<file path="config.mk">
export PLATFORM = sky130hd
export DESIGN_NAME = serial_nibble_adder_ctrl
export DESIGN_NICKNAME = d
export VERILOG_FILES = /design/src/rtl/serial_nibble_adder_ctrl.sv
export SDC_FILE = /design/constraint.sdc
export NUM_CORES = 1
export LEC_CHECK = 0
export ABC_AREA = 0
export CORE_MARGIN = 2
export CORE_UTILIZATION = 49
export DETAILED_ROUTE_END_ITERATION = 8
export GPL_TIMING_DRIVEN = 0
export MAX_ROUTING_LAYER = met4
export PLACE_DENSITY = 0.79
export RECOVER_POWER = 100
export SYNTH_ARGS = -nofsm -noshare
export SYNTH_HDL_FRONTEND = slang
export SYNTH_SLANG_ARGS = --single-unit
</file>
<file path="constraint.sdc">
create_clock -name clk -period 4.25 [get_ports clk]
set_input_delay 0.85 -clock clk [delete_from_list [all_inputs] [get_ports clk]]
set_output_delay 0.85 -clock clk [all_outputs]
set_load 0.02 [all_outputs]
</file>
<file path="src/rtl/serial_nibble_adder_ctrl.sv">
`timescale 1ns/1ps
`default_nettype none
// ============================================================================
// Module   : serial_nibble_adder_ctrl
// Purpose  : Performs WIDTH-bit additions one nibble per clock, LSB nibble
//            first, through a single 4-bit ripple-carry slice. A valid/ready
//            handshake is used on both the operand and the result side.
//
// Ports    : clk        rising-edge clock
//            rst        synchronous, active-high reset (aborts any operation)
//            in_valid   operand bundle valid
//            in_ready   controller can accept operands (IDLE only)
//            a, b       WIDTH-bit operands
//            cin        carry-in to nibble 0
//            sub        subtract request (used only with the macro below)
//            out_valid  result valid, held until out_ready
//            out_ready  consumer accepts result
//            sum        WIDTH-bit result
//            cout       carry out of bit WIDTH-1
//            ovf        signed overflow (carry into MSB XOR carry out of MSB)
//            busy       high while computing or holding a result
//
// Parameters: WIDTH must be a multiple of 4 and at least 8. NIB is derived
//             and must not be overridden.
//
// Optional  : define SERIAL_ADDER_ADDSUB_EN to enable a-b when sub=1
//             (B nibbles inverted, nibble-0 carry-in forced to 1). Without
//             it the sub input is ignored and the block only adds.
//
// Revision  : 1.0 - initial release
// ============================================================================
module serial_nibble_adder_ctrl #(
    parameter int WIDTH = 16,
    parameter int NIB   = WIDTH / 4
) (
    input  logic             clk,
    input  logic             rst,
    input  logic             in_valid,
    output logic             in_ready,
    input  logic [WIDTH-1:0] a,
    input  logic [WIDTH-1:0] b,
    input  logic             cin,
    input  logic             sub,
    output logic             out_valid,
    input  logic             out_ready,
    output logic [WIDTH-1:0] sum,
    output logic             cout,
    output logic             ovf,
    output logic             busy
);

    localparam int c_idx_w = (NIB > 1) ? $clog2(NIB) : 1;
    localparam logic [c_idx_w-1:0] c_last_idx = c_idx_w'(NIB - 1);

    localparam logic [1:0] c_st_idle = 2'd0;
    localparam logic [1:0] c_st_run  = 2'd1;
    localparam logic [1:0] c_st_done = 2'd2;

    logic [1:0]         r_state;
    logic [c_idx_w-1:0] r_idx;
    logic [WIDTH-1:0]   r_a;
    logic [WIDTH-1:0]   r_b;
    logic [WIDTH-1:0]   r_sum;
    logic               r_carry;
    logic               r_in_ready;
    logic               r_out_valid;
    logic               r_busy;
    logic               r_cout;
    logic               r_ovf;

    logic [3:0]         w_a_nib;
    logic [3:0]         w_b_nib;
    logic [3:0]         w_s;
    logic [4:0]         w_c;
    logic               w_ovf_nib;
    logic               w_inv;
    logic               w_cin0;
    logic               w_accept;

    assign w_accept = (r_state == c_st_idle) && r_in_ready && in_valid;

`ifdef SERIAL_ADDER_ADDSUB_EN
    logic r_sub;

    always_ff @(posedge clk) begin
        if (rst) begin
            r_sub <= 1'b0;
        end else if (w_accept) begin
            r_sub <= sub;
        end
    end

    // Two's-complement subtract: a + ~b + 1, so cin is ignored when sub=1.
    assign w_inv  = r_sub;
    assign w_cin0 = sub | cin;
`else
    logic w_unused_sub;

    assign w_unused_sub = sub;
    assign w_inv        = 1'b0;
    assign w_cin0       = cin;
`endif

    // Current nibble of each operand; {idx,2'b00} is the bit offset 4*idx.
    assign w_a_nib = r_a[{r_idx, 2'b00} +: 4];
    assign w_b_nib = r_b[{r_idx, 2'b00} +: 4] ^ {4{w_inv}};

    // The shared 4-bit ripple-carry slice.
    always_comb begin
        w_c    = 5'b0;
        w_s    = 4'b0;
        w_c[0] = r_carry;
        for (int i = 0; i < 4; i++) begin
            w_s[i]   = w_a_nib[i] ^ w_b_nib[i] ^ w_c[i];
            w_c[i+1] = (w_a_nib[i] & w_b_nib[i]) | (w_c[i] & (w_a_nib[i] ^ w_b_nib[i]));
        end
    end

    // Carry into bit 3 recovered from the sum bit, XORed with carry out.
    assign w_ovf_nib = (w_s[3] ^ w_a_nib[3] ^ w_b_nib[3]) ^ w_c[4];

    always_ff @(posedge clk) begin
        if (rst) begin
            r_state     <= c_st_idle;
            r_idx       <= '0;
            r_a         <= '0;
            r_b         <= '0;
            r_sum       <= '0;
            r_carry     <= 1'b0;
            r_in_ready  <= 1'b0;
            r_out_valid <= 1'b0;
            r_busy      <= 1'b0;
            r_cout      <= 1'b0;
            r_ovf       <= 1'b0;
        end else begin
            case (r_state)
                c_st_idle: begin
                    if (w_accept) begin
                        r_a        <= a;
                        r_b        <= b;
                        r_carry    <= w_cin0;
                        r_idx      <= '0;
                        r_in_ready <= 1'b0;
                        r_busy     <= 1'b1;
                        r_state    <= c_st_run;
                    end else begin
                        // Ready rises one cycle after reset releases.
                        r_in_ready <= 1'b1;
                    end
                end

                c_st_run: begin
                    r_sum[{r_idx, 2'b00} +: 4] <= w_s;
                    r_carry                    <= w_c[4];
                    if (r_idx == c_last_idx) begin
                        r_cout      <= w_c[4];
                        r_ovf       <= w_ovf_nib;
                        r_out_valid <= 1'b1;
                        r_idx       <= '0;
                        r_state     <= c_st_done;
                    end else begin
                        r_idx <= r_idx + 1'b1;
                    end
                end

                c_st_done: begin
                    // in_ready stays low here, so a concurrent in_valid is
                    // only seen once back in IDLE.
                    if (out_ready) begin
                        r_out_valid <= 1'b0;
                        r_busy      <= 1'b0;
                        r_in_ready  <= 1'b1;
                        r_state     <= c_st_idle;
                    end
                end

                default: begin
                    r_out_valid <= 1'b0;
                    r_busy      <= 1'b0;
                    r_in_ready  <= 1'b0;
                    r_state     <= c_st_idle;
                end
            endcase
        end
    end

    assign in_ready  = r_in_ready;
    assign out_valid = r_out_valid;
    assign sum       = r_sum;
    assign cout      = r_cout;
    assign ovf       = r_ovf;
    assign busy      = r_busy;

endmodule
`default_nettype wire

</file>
════════════════
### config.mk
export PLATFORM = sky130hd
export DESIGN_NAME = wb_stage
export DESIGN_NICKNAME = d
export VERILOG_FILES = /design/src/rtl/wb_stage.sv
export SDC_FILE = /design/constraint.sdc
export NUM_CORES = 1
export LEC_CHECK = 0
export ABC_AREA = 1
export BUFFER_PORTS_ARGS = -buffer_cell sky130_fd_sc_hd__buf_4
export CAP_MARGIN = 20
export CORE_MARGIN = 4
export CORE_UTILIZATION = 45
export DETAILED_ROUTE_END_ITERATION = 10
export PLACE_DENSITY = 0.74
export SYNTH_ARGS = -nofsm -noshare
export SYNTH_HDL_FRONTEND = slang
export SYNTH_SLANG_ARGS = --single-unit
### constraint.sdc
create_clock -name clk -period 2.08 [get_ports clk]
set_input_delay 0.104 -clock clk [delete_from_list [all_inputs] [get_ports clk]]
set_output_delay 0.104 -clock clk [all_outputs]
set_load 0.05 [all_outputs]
════════════════
Gather from the data above every line with the string "constraint".

export SDC_FILE = /design/constraint.sdc
<file path="constraint.sdc">
export SDC_FILE = /design/constraint.sdc
### constraint.sdc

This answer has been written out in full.